The U.S. Food and Drug Administration has announced the selection of Michael C. Rogers as the permanent Associate Commissioner for Regulatory Affairs (ACRA) in the FDA’s Office of Regulatory Affairs (ORA). Mr. Rogers is a former Baltimore-based FDA investigator with a 32-year career with the agency, 28 of which were spent with ORA, and is the son of a former ORA district director.

After several years leading boots-on-the-ground inspections of food, drug, and other medical product facilities in the U.S. and abroad as an investigator and supervisory investigator, Mr. Rogers was promoted to Deputy Director for ORA’s Office of Regional Operations, and then, Director of the agency’s Division of Field Investigations. In 2011, he and his family moved to Costa Rica, where Mr. Rogers led FDA’s Latin America Regional Office for four years, a role in which he oversaw products produced in 44 countries and territories in Latin America and the Caribbean for the U.S. market. After his time in Costa Rica, Mr. Rogers returned to the Washington D.C. area to serve as ORA’s Senior Advisor for Medical Products, and then, in 2018, as its Assistant Commissioner for Human and Animal Foods.

Michael has worked with foreign governments to develop international agreements, led numerous national and international investigations, and supported responses to public health-related emergencies, as well as natural disaster recovery efforts. He has conducted domestic and international inspections as an investigator and as a supervisor, and has experience inspecting high-profile clinical trials, animal testing facilities, pharmaceutical companies, food facilities, and large blood banks.

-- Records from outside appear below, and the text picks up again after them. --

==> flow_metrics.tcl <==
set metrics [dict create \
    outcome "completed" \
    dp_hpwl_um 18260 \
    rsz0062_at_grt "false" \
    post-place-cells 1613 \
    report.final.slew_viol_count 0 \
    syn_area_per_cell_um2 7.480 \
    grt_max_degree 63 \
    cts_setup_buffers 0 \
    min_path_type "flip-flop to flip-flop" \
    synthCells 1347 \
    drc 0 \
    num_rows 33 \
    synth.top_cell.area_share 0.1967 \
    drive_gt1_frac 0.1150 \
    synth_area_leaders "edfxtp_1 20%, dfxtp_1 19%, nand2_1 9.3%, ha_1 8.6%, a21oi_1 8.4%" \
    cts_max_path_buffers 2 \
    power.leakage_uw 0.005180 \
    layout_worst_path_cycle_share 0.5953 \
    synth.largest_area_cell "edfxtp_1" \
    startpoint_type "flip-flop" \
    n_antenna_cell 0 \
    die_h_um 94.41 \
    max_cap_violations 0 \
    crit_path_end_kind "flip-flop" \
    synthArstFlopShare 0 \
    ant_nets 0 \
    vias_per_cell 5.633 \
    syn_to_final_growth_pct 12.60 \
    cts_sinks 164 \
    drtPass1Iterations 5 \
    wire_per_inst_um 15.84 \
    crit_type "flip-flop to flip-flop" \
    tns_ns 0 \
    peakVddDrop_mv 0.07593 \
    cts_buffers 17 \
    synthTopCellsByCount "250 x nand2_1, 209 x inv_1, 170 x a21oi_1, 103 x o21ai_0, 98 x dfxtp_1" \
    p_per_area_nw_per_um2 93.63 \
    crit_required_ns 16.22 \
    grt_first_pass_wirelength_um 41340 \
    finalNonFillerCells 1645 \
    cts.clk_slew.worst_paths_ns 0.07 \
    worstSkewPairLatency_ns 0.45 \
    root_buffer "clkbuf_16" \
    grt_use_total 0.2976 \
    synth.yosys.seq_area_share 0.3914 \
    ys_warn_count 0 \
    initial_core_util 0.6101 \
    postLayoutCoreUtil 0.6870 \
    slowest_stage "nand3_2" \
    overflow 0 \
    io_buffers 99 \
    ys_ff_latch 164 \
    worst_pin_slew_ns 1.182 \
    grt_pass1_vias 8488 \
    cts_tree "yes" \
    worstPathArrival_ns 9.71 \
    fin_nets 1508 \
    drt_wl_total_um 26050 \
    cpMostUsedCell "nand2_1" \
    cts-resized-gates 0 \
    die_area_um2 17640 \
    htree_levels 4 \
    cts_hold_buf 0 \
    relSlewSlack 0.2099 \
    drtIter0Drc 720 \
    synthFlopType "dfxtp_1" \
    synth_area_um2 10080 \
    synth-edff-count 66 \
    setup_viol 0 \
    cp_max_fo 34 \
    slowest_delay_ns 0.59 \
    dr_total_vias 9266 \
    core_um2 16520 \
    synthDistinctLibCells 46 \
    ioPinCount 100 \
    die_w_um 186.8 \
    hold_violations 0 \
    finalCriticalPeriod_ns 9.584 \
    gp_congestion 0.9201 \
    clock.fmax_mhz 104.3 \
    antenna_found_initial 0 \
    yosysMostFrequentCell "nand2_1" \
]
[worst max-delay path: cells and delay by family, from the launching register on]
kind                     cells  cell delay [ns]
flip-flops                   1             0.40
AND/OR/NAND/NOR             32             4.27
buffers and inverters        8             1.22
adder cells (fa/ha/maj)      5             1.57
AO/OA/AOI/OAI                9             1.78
### config.mk
export PLATFORM = sky130hd
export DESIGN_NAME = four_channel_moving_average_top
export DESIGN_NICKNAME = d
export VERILOG_FILES = /design/src/rtl/core/fcma_pkg.sv /design/src/rtl/core/four_channel_moving_average_top.sv /design/src/rtl/core/fcma_lane.sv /design/src/rtl/core/fcma_merge.sv
export SDC_FILE = /design/constraint.sdc
export NUM_CORES = 2
export LEC_CHECK = 0
export BUFFER_PORTS_ARGS = -buffer_cell sky130_fd_sc_hd__clkbuf_2
export CORE_ASPECT_RATIO = 0.75
export CORE_MARGIN = 3
export CORE_UTILIZATION = 30
export DETAILED_ROUTE_END_ITERATION = 8
export GPL_ROUTABILITY_DRIVEN = 1
export SLEW_MARGIN = 20
export SYNTH_ARGS = -nofsm -noshare
export SYNTH_HDL_FRONTEND = slang
export SYNTH_SLANG_ARGS = --single-unit
### constraint.sdc
create_clock -name clk -period 14.1 [get_ports clk]
set_input_delay 2.115 -clock clk [delete_from_list [all_inputs] [get_ports clk]]
set_output_delay 2.115 -clock clk [all_outputs]
set_load 0.01 [all_outputs]
### src/rtl/core/fcma_pkg.sv
// ----------------------------------------------------------------------------
// fcma_pkg
// Shared types for the four-channel boxcar moving average.
// ----------------------------------------------------------------------------
package fcma_pkg;

    typedef enum logic {
        ACT_UPDATE = 1'b0,
        ACT_FILL   = 1'b1
    } fcma_action_t;

    // Per-cycle strobes from the pipeline control to every lane
    typedef struct packed {
        logic rd_en;    // request accepted: read window entry at ring position
        logic stale;    // fill in flight: the entry just read is superseded
        logic commit;   // stage 1 advances: update sum and window
        logic fill;     // stage 1 request is a fill
        logic mean_en;  // stage 2 advances: register rounded mean
    } fcma_lane_ctl_t;

endpackage

### src/rtl/core/four_channel_moving_average_top.sv
// ----------------------------------------------------------------------------
// four_channel_moving_average_top
// Four-lane boxcar moving average with running sums and rounded means.
// ----------------------------------------------------------------------------
// Pipeline: after acceptance a request passes the sum update, reciprocal
// multiply and merge/output registers before result_valid rises.
// Throughput: one request per cycle; the pipeline stalls only from result_stall.
// Reset: asynchronous, clears windows (via valid bits), sums, ring position
// and all pipeline valids; no clearing pass is needed.
module four_channel_moving_average_top #(
    parameter int WINDOW      = 15,
    parameter int SAMPLE_BITS = 10
) (
    input  logic                   clk,
    input  logic                   rst_n,
    input  logic                   sample_valid,
    output logic                   sample_stall,
    input  logic                   action,
    input  logic [SAMPLE_BITS-1:0] rear_left_reading,
    input  logic [SAMPLE_BITS-1:0] rear_right_reading,
    input  logic [SAMPLE_BITS-1:0] target_left_reading,
    input  logic [SAMPLE_BITS-1:0] target_right_reading,
    output logic                   result_valid,
    input  logic                   result_stall,
    output logic [SAMPLE_BITS-1:0] rear_left_mean,
    output logic [SAMPLE_BITS-1:0] rear_right_mean,
    output logic [SAMPLE_BITS-1:0] target_left_mean,
    output logic [SAMPLE_BITS-1:0] target_right_mean,
    output logic [SAMPLE_BITS:0]   rear_pair_total,
    output logic [SAMPLE_BITS:0]   target_pair_total
);

    localparam int AW = $clog2(WINDOW);

    logic                     v1_reg, v1_next;
    logic                     v2_reg, v2_next;
    logic                     v3_reg, v3_next;
    logic                     vo_reg, vo_next;
    logic                     s1_fill_reg, s1_fill_next;
    logic [AW-1:0]            s1_addr_reg, s1_addr_next;
    logic [AW-1:0]            pos_reg, pos_next;
    logic                     ld1, ld2, ld3, ld_o;
    logic                     accept;
    logic                     is_fill;
    fcma_pkg::fcma_lane_ctl_t lane_ctl;
    logic [SAMPLE_BITS-1:0]   rl_mean, rr_mean, tl_mean, tr_mean;

    // each stage moves when the next one is empty or moving
    assign ld_o   = ~vo_reg | ~result_stall;
    assign ld3    = ~v3_reg | ld_o;
    assign ld2    = ~v2_reg | ld3;
    assign ld1    = ~v1_reg | ld2;
    assign accept = sample_valid & ld1;
    assign is_fill = (fcma_pkg::fcma_action_t'(action) == fcma_pkg::ACT_FILL);

    assign sample_stall = ~ld1;
    assign result_valid = vo_reg;

    always_comb
    begin
        v1_next      = ld1  ? sample_valid : v1_reg;
        v2_next      = ld2  ? v1_reg       : v2_reg;
        v3_next      = ld3  ? v2_reg       : v3_reg;
        vo_next      = ld_o ? v3_reg       : vo_reg;
        s1_fill_next = s1_fill_reg;
        s1_addr_next = s1_addr_reg;
        pos_next     = pos_reg;
        if (accept)
        begin
            s1_fill_next = is_fill;
            s1_addr_next = pos_reg;
            if (!is_fill)
            begin
                pos_next = (pos_reg == AW'(WINDOW - 1)) ? '0 : pos_reg + 1'b1;
            end
        end
    end

    always_ff @(posedge clk or negedge rst_n)
    begin
        if (!rst_n)
        begin
            v1_reg      <= 1'b0;
            v2_reg      <= 1'b0;
            v3_reg      <= 1'b0;
            vo_reg      <= 1'b0;
            s1_fill_reg <= 1'b0;
            s1_addr_reg <= '0;
            pos_reg     <= '0;
        end
        else
        begin
            v1_reg      <= v1_next;
            v2_reg      <= v2_next;
            v3_reg      <= v3_next;
            vo_reg      <= vo_next;
            s1_fill_reg <= s1_fill_next;
            s1_addr_reg <= s1_addr_next;
            pos_reg     <= pos_next;
        end
    end

    always_comb
    begin
        lane_ctl.rd_en   = accept;
        // a fill committing now overrides whatever the new request reads
        lane_ctl.stale   = v1_reg & s1_fill_reg;
        lane_ctl.commit  = v1_reg & ld2;
        lane_ctl.fill    = s1_fill_reg;
        lane_ctl.mean_en = v2_reg & ld3;
    end

    fcma_lane #(.WINDOW(WINDOW), .SAMPLE_BITS(SAMPLE_BITS)) u_lane_rl (
        .clk     (clk),
        .rst_n   (rst_n),
        .ctl     (lane_ctl),
        .rd_addr (pos_reg),
        .wr_addr (s1_addr_reg),
        .reading (rear_left_reading),
        .mean    (rl_mean)
    );

    fcma_lane #(.WINDOW(WINDOW), .SAMPLE_BITS(SAMPLE_BITS)) u_lane_rr (
        .clk     (clk),
        .rst_n   (rst_n),
        .ctl     (lane_ctl),
        .rd_addr (pos_reg),
        .wr_addr (s1_addr_reg),
        .reading (rear_right_reading),
        .mean    (rr_mean)
    );

    fcma_lane #(.WINDOW(WINDOW), .SAMPLE_BITS(SAMPLE_BITS)) u_lane_tl (
        .clk     (clk),
        .rst_n   (rst_n),
        .ctl     (lane_ctl),
        .rd_addr (pos_reg),
        .wr_addr (s1_addr_reg),
        .reading (target_left_reading),
        .mean    (tl_mean)
    );

    fcma_lane #(.WINDOW(WINDOW), .SAMPLE_BITS(SAMPLE_BITS)) u_lane_tr (
        .clk     (clk),
        .rst_n   (rst_n),
        .ctl     (lane_ctl),
        .rd_addr (pos_reg),
        .wr_addr (s1_addr_reg),
        .reading (target_right_reading),
        .mean    (tr_mean)
    );

    fcma_merge #(.SAMPLE_BITS(SAMPLE_BITS)) u_merge (
        .clk               (clk),
        .load              (ld_o & v3_reg),
        .rl_mean           (rl_mean),
        .rr_mean           (rr_mean),
        .tl_mean           (tl_mean),
        .tr_mean           (tr_mean),
        .rear_left_mean    (rear_left_mean),
        .rear_right_mean   (rear_right_mean),
        .target_left_mean  (target_left_mean),
        .target_right_mean (target_right_mean),
        .rear_pair_total   (rear_pair_total),
        .target_pair_total (target_pair_total)
    );

endmodule

### src/rtl/core/fcma_lane.sv
// ----------------------------------------------------------------------------
// fcma_lane
// One channel: sample window, running sum and rounded mean.
// ----------------------------------------------------------------------------
module fcma_lane #(
    parameter int WINDOW      = 15,
    parameter int SAMPLE_BITS = 10
) (
    input  logic                        clk,
    input  logic                        rst_n,
    input  fcma_pkg::fcma_lane_ctl_t    ctl,
    input  logic [$clog2(WINDOW)-1:0]   rd_addr,
    input  logic [$clog2(WINDOW)-1:0]   wr_addr,
    input  logic [SAMPLE_BITS-1:0]      reading,
    output logic [SAMPLE_BITS-1:0]      mean
);

    localparam int SW = $clog2(WINDOW * ((2 ** SAMPLE_BITS) - 1) + 1);
    // 2*sum + WINDOW stays below 2^XW
    localparam int XW    = SAMPLE_BITS + 1 + $clog2(WINDOW);
    localparam int DL    = $clog2(2 * WINDOW);
    localparam int SHIFT = XW + DL;
    localparam longint unsigned MulK =
        ((64'd1 << SHIFT) + 64'(2 * WINDOW) - 64'd1) / 64'(2 * WINDOW);
    localparam logic [XW:0] MUL_K = MulK[XW:0];

    logic [SAMPLE_BITS-1:0] mem [WINDOW];
    logic [SAMPLE_BITS-1:0] rd_q_reg;
    logic [SAMPLE_BITS-1:0] reading_s1_reg;
    logic                   rd_vld_reg;
    logic [WINDOW-1:0]      vbit_reg;
    logic [SAMPLE_BITS-1:0] fill_val_reg;
    logic [SW-1:0]          sum_reg;
    logic [SW-1:0]          sum_next;
    logic [SAMPLE_BITS-1:0] old_val;
    logic [XW-1:0]          dividend;
    logic [2*XW:0]          product;
    logic [SAMPLE_BITS-1:0] mean_reg;
    logic [SAMPLE_BITS-1:0] mean_next;

    // Window store: one read port at request time, one write port at commit
    always_ff @(posedge clk)
    begin
        if (ctl.rd_en)
        begin
            rd_q_reg       <= mem[rd_addr];
            reading_s1_reg <= reading;
        end
        if (ctl.commit && !ctl.fill)
        begin
            mem[wr_addr] <= reading_s1_reg;
        end
    end

    // Entries not written since the last fill (or reset) read as fill_val_reg
    always_comb
    begin
        old_val = rd_vld_reg ? rd_q_reg : fill_val_reg;
        if (ctl.fill)
        begin
            sum_next = SW'(reading_s1_reg) * SW'(WINDOW);
        end
        else
        begin
            sum_next = sum_reg - SW'(old_val) + SW'(reading_s1_reg);
        end
    end

    always_ff @(posedge clk or negedge rst_n)
    begin
        if (!rst_n)
        begin
            rd_vld_reg   <= 1'b0;
            vbit_reg     <= '0;
            fill_val_reg <= '0;
            sum_reg      <= '0;
        end
        else
        begin
            if (ctl.rd_en)
            begin
                rd_vld_reg <= vbit_reg[rd_addr] & ~ctl.stale;
            end
            if (ctl.commit)
            begin
                sum_reg <= sum_next;
                if (ctl.fill)
                begin
                    vbit_reg     <= '0;
                    fill_val_reg <= reading_s1_reg;
                end
                else
                begin
                    vbit_reg[wr_addr] <= 1'b1;
                end
            end
        end
    end

    // round half up: floor((2*sum + W) / (2*W)) by reciprocal multiply
    always_comb
    begin
        dividend  = (XW'(sum_reg) << 1) + XW'(WINDOW);
        product   = {{(XW + 1){1'b0}}, dividend} * {{XW{1'b0}}, MUL_K};
        mean_next = product[SHIFT +: SAMPLE_BITS];
    end

    always_ff @(posedge clk)
    begin
        if (ctl.mean_en)
        begin
            mean_reg <= mean_next;
        end
    end

    assign mean = mean_reg;

endmodule

### src/rtl/core/fcma_merge.sv
// ----------------------------------------------------------------------------
// fcma_merge
// Combines the four lane means into the result, with pair totals.
// ----------------------------------------------------------------------------
module fcma_merge #(
    parameter int SAMPLE_BITS = 10
) (
    input  logic                   clk,
    input  logic                   load,
    input  logic [SAMPLE_BITS-1:0] rl_mean,
    input  logic [SAMPLE_BITS-1:0] rr_mean,
    input  logic [SAMPLE_BITS-1:0] tl_mean,
    input  logic [SAMPLE_BITS-1:0] tr_mean,
    output logic [SAMPLE_BITS-1:0] rear_left_mean,
    output logic [SAMPLE_BITS-1:0] rear_right_mean,
    output logic [SAMPLE_BITS-1:0] target_left_mean,
    output logic [SAMPLE_BITS-1:0] target_right_mean,
    output logic [SAMPLE_BITS:0]   rear_pair_total,
    output logic [SAMPLE_BITS:0]   target_pair_total
);

    logic [SAMPLE_BITS-1:0] rl_reg;
    logic [SAMPLE_BITS-1:0] rr_reg;
    logic [SAMPLE_BITS-1:0] tl_reg;
    logic [SAMPLE_BITS-1:0] tr_reg;
    logic [SAMPLE_BITS:0]   rear_tot_reg;
    logic [SAMPLE_BITS:0]   target_tot_reg;
    logic [SAMPLE_BITS:0]   rear_tot_next;
    logic [SAMPLE_BITS:0]   target_tot_next;

    assign rear_tot_next   = {1'b0, rl_mean} + {1'b0, rr_mean};
    assign target_tot_next = {1'b0, tl_mean} + {1'b0, tr_mean};

    always_ff @(posedge clk)
    begin
        if (load)
        begin
            rl_reg         <= rl_mean;
            rr_reg         <= rr_mean;
            tl_reg         <= tl_mean;
            tr_reg         <= tr_mean;
            rear_tot_reg   <= rear_tot_next;
            target_tot_reg <= target_tot_next;
        end
    end

    assign rear_left_mean    = rl_reg;
    assign rear_right_mean   = rr_reg;
    assign target_left_mean  = tl_reg;
    assign target_right_mean = tr_reg;
    assign rear_pair_total   = rear_tot_reg;
    assign target_pair_total = target_tot_reg;

endmodule

==> impl_metrics.py <==
metrics = {
    "setup_path": {
        "worstPathArrival_ps": 6920,
        "cp_max_fo": 4,
        "cp-end-kind": "flop",
        "crit_type": "reg -> reg",
        "worst_ep_required_time_ps": 14520,
        "slowest_delay_ps": 700,
        "critPathMostFrequentCell": "ha_1",
        "crit_path_start_kind": "flop",
        "crit_slowest_cell": "a2111oi_1",
        "critPathTopFamily": "adder cells",
        "critPathBufInv": 3,
        "critical_path.cell_chain": "inv_1, ha_1, a2111oi_1, nand2_1, nor2_1, nand2_1, xnor2_1, ha_1, inv_1, fa_1, inv_1, fa_1, fa_1, ha_1, ha_1, a21oi_1, o21ai_0, a21oi_1, o22ai_1, o41ai_2, o21ai_1, o41ai_2, or2_1, xnor2_1",
    },
    "sta": {
        "skew_ps": 59.9,
        "tns_ps": 0,
        "max_freq_mhz": 154,
        "worstMarginPinSlew_ps": 1010,
        "max-slew-margin-rel_pct": 32.8,
        "setup_viol": 0,
        "timing.final.crit_share_pct": 46.1,
        "drv_slew": 0,
        "grt_setup_unrepaired": "no",
        "hold_violations": 0,
        "period_minus_slack_ps": 6500,
    },
    "yosys": {
        "synth_edf_count": 782,
        "ys_types": 74,
        "ys_warn_count": 0,
        "synth_nets": 4397,
        "ys.flop_type": "edfxtp_1",
        "synth_cells": 3674,
        "synth_seq_area_share_pct": 53.6,
        "synth-async-reset-ratio_pct": 18.1,
        "synth.avg_cell_area_um2": 14.1,
        "ys_ff_latch": 955,
        "netlist_area_um2": 51900,
    },
    "worst_hold_path": {
        "hold_path.class": "reg -> reg",
    },
    "floorplanning": {
        "die-height_um": 366,
        "dieArea_um2": 178000,
        "row_count": 131,
        "die_w_um": 486,
        "core_um2": 171000,
        "start_util_pct": 30.4,
        "io_pins": 109,
    },
    "cells_and_area": {
        "seq_area_um2": 27800,
        "final_net_count": 4543,
        "multi_input_area_um2": 22200,
        "layout_common_cells": "782 x edfxtp_1, 484 x ha_1, 425 x inv_1",
        "drive_gt1_share_pct": 14.7,
        "num-fill-cells": 16400,
        "area_growth_pct": 12.9,
        "final_common_cell": "edfxtp_1",
    },
    "clock_tree": {
        "worstSkewPairLatency_ps": 730,
        "cts_resized": 0,
        "cts_setup_buffers": 0,
        "ctsLongestPathBuffers": 3,
        "cts_num_sinks": 955,
        "cts_made_buffers": 96,
        "root_buffer": "clkbuf_16",
        "clk_pin_slew_ps": 70,
        "htree_levels": 3,
        "holdBufCountCts": 0,
        "tritoncts": "done",
    },
    "flow_run": {
        "cap_violations": 0,
    },
    "detailed_routing": {
        "wl_um": 119000,
        "viasPerCell": 4.73,
        "drtAntennaViolNets": 0,
        "drc": 0,
        "vias": 29100,
        "drtIter0Drc": 2321,
        "wl_per_cell_um": 19.3,
        "first_pass_iters": 6,
    },
    "global_route": {
        "grt_overflow": 0,
        "grt_max_degree": 113,
        "grt_antenna_before_repair": 5,
        "grt_pass1_wl_um": 184000,
        "grt_usage_pct": 13.4,
        "grt_pass1_vias": 29100,
    },
    "status": {
        "status": "complete, no violations",
    },
    "place": {
        "io_buffers": 108,
        "place.gp.congestion": 0.825,
        "post-dp-hpwl_um": 77800,
    },
}
[path summary, 6_finish.rpt]
path	from	to	slack (ps)	cells past startpoint
worst max register to register	u_lane_rr.sum_reg[0]	u_lane_rr.mean[9]	7600	24
max in group asynchronous	rst_n	u_lane_rr.sum_reg[1]	11460	2
min in group asynchronous	rst_n	v1_reg	1300	1
worst min register to register	u_lane_tr.mean[7]	u_merge.target_right_mean[7]	470	0
worst min-delay path	u_lane_tr.mean[7]	u_merge.target_right_mean[7]	470	0
worst max-delay path	u_lane_rr.sum_reg[0]	u_lane_rr.mean[9]	7600	24
[area by class of cell]
type                    count  share of cell area, %
clock buffers             118                   4.41
flip-flops and latches    955                   47.5
multi-input cells        2186                   37.9
well taps                2261                   4.82
inverters                 427                   2.74
diodes                      2                0.00853
clock inverters            63                   1.15
repair buffers            154                   1.54
[layer usage]
layer	track usage, %	routed length (µm)
met5	0	0
met4	2.51	1800
met3	2.88	7920
met2	18.6	48400
met1	21.2	60900
[Yosys cell counts, drive strengths merged, types with 47 or more instances]
master / n / share of area (%)
edfxtp: 782 / 45
ha: 484 / 12
inv: 426 / 3.1
nor2: 217 / 1.6
fa: 194 / 7.5
o21ai: 180 / 1.7
nand2: 177 / 1.3
mux4: 176 / 7.6
dfrtp: 173 / 8.3
xnor2: 141 / 2.4
a21oi: 102 / 1.0
clkbuf: 76 / 0.55
mux2i: 51 / 0.98
nor3: 47 / 0.47
[cell families after synthesis]
family / after synthesis / share of synthesized area, %
adders and majority gates: 678 / 19.1
xor gates and xnor gates: 180 / 3.04
DFF: 955 / 53.6
buffers and inverters: 533 / 3.89
muxes: 272 / 9.59
AOI/OAI and AO/OA: 486 / 5.96
and+or+nand+nor: 570 / 4.84
[metrics by stage]
| step | area [µm²] | setup WS (ps) | cells | utilization (%) | hold WS (ps) |
|---|---|---|---|---|---|
| after floorplan | 51900 | 6900 | 3674 | - | 431 |
| after global placement | 55400 | 7450 | 5983 | 32.4 | 458 |
| after detailed placement | 55400 | 7410 | 5983 | 32.4 | 466 |
| after CTS | 58600 | 7330 | 6164 | 34.3 | 481 |
| after global routing | 58600 | 7030 | 6165 | 34.3 | 490 |
| final | 58600 | 7600 | 6166 | 34.3 | 467 |
[worst reg2reg max path, cell delays in order, from the launching register on]
cell	delay [ps]
dfrtp_1	410
inv_1	110
ha_1	250
a2111oi_1	700
nand2_1	110
nor2_1	210
nand2_1	90
xnor2_1	310
ha_1	210
inv_1	50
fa_1	540
inv_1	50
fa_1	480
fa_1	430
ha_1	320
ha_1	290
a21oi_1	120
o21ai_0	100
a21oi_1	160
o22ai_1	140
o41ai_2	360
o21ai_1	230
o41ai_2	300
or2_1	160
xnor2_1	70
Power is left out: the tool's default activity adds up to more than one toggle a clock period on the data nets, which glitch-free logic cannot reach.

Mr. Rogers looks forward to leading at a pivotal time in the organization’s history with top priorities including foodborne illness prevention; development of AI tools for targeting unsafe foods into the U.S.; the battle against health fraud, illegal opioids, and other drugs; the expansion of partnerships for bolstering the agency’s many federal, state, local, tribal, and territorial safety nets; and a continual striving to set the bar, globally, for standards in public health-protecting field operations.